* _Task prompt_
For the entries below, the expected answer is the line with "final_layout,area.growth.synth_to_final,31.8,%", the line with "power,leakage,0.860,nW", and every line between them, exactly as written, and nothing more.

* _Records provided_

____

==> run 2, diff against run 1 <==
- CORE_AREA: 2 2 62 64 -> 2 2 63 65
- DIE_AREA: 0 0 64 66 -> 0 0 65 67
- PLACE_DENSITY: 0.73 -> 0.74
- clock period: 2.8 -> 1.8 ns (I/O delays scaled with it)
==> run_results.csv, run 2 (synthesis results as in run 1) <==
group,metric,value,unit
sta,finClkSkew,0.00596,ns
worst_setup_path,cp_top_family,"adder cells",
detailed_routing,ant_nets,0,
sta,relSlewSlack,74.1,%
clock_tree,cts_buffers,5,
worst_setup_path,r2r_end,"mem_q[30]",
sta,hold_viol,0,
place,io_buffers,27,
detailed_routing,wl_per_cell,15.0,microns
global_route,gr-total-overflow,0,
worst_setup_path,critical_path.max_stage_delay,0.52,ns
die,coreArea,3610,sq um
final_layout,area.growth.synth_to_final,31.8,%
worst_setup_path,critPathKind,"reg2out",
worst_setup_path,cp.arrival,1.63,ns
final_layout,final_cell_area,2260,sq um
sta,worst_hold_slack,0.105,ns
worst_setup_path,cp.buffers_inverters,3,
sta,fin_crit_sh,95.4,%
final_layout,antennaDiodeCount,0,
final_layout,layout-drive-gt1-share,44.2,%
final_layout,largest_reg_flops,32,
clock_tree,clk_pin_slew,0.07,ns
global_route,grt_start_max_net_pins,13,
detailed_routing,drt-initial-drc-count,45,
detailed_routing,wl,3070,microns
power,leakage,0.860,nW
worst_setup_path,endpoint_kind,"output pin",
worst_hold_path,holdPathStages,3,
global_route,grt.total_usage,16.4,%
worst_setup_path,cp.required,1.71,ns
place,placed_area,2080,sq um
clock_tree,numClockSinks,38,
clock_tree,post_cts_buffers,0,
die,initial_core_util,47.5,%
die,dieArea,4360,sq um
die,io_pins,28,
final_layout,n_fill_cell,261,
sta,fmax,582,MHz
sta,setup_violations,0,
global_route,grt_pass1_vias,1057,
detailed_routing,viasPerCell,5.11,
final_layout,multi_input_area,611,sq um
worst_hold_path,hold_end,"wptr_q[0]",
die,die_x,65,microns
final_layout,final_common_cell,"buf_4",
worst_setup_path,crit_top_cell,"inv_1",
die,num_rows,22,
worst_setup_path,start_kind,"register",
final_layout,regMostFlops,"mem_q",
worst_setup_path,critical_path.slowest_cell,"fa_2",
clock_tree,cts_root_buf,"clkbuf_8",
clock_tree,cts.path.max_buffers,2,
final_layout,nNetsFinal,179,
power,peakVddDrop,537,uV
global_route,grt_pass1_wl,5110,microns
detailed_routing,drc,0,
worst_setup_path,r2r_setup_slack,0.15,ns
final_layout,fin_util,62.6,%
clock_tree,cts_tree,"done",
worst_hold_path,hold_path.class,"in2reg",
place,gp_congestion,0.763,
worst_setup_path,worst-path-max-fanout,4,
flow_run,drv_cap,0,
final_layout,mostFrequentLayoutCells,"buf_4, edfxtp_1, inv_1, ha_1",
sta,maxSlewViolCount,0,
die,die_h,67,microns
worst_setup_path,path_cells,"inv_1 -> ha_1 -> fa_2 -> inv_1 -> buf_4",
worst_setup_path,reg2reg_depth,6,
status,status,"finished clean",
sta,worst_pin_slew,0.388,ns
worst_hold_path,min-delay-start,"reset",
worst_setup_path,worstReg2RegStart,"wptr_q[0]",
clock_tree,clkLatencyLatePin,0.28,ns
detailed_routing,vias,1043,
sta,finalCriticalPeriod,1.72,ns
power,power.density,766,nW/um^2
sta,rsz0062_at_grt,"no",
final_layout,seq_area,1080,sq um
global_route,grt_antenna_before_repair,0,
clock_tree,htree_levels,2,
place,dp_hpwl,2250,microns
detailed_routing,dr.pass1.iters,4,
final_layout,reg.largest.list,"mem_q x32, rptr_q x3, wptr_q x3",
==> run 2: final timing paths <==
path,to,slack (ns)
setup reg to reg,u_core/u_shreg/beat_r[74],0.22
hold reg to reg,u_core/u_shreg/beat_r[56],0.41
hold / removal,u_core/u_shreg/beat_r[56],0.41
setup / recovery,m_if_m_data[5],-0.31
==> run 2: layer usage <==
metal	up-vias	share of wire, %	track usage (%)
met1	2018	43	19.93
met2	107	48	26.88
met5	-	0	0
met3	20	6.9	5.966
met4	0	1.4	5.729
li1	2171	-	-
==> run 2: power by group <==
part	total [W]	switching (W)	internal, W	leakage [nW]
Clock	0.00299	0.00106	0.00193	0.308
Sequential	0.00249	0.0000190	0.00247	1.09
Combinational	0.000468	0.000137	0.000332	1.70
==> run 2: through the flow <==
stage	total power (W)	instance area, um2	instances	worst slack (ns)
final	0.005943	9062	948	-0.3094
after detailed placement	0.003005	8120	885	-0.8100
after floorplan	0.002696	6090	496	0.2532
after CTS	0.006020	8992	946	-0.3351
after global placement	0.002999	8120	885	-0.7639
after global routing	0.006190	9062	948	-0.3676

____

* _Reply_
final_layout,area.growth.synth_to_final,31.8,%
worst_setup_path,critPathKind,"reg2out",
worst_setup_path,cp.arrival,1.63,ns
final_layout,final_cell_area,2260,sq um
sta,worst_hold_slack,0.105,ns
worst_setup_path,cp.buffers_inverters,3,
sta,fin_crit_sh,95.4,%
final_layout,antennaDiodeCount,0,
final_layout,layout-drive-gt1-share,44.2,%
final_layout,largest_reg_flops,32,
clock_tree,clk_pin_slew,0.07,ns
global_route,grt_start_max_net_pins,13,
detailed_routing,drt-initial-drc-count,45,
detailed_routing,wl,3070,microns
power,leakage,0.860,nW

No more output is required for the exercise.